**** Information ****
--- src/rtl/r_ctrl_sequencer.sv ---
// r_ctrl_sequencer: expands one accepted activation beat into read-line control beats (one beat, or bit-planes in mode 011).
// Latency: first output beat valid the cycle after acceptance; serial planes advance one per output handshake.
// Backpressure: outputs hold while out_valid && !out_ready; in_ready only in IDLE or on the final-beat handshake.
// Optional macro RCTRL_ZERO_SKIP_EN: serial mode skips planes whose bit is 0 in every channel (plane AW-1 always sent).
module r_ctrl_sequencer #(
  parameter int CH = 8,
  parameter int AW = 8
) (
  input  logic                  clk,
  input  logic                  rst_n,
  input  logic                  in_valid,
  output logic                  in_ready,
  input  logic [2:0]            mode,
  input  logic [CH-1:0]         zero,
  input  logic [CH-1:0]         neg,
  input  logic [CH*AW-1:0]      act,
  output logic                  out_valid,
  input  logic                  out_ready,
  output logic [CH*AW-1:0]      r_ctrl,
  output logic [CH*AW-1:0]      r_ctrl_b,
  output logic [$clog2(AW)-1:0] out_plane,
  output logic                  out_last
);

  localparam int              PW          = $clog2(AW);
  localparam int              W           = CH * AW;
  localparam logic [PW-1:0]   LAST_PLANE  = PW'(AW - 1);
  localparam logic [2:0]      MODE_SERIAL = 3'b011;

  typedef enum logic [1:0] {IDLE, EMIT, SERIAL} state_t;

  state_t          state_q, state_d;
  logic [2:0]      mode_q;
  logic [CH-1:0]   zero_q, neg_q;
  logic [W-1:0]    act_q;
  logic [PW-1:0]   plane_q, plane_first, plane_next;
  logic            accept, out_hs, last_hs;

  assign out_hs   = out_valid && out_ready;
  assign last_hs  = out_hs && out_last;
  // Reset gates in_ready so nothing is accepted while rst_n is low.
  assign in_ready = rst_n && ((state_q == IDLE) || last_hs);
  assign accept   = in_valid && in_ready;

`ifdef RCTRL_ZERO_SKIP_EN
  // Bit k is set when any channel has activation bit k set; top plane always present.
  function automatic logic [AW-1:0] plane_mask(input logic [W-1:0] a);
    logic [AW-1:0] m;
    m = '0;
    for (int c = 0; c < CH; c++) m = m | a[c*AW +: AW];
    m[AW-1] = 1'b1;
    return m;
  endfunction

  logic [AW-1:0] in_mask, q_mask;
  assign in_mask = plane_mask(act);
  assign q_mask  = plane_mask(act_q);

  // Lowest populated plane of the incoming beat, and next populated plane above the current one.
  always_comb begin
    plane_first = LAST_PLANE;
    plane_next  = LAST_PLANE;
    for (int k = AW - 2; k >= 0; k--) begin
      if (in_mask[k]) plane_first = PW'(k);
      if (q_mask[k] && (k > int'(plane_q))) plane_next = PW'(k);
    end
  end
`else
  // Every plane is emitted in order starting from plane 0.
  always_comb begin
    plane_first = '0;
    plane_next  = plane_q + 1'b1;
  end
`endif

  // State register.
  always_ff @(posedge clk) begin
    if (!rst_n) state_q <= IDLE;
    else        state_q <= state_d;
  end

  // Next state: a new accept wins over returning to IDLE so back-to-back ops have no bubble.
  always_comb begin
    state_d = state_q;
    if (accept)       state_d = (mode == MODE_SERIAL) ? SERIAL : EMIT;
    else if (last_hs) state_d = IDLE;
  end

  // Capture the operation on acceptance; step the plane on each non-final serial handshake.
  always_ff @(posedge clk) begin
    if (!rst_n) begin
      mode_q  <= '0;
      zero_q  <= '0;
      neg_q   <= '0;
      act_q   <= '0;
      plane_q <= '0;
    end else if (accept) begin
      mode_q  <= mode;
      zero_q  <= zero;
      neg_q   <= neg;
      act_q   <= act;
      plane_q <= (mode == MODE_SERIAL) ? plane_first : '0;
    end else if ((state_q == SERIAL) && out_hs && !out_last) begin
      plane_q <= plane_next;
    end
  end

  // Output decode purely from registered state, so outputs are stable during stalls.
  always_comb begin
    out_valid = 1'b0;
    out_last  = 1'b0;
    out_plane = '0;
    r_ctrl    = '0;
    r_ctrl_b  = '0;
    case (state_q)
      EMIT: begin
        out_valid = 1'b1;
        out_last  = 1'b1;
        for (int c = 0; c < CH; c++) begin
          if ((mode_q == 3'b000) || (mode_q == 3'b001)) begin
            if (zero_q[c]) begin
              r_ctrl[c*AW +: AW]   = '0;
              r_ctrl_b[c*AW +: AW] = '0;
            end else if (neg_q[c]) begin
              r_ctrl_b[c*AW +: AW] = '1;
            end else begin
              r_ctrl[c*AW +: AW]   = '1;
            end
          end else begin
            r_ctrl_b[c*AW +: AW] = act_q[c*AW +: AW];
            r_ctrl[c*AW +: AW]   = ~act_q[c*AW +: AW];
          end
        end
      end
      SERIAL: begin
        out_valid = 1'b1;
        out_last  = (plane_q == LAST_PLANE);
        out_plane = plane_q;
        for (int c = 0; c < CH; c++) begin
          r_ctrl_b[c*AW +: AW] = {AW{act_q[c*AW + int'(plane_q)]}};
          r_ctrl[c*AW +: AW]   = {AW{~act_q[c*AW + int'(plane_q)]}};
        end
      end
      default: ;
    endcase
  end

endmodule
****
Work to complete
On how many lines of the data does the word "input" appear? Only the number is wanted.

Problem solution
9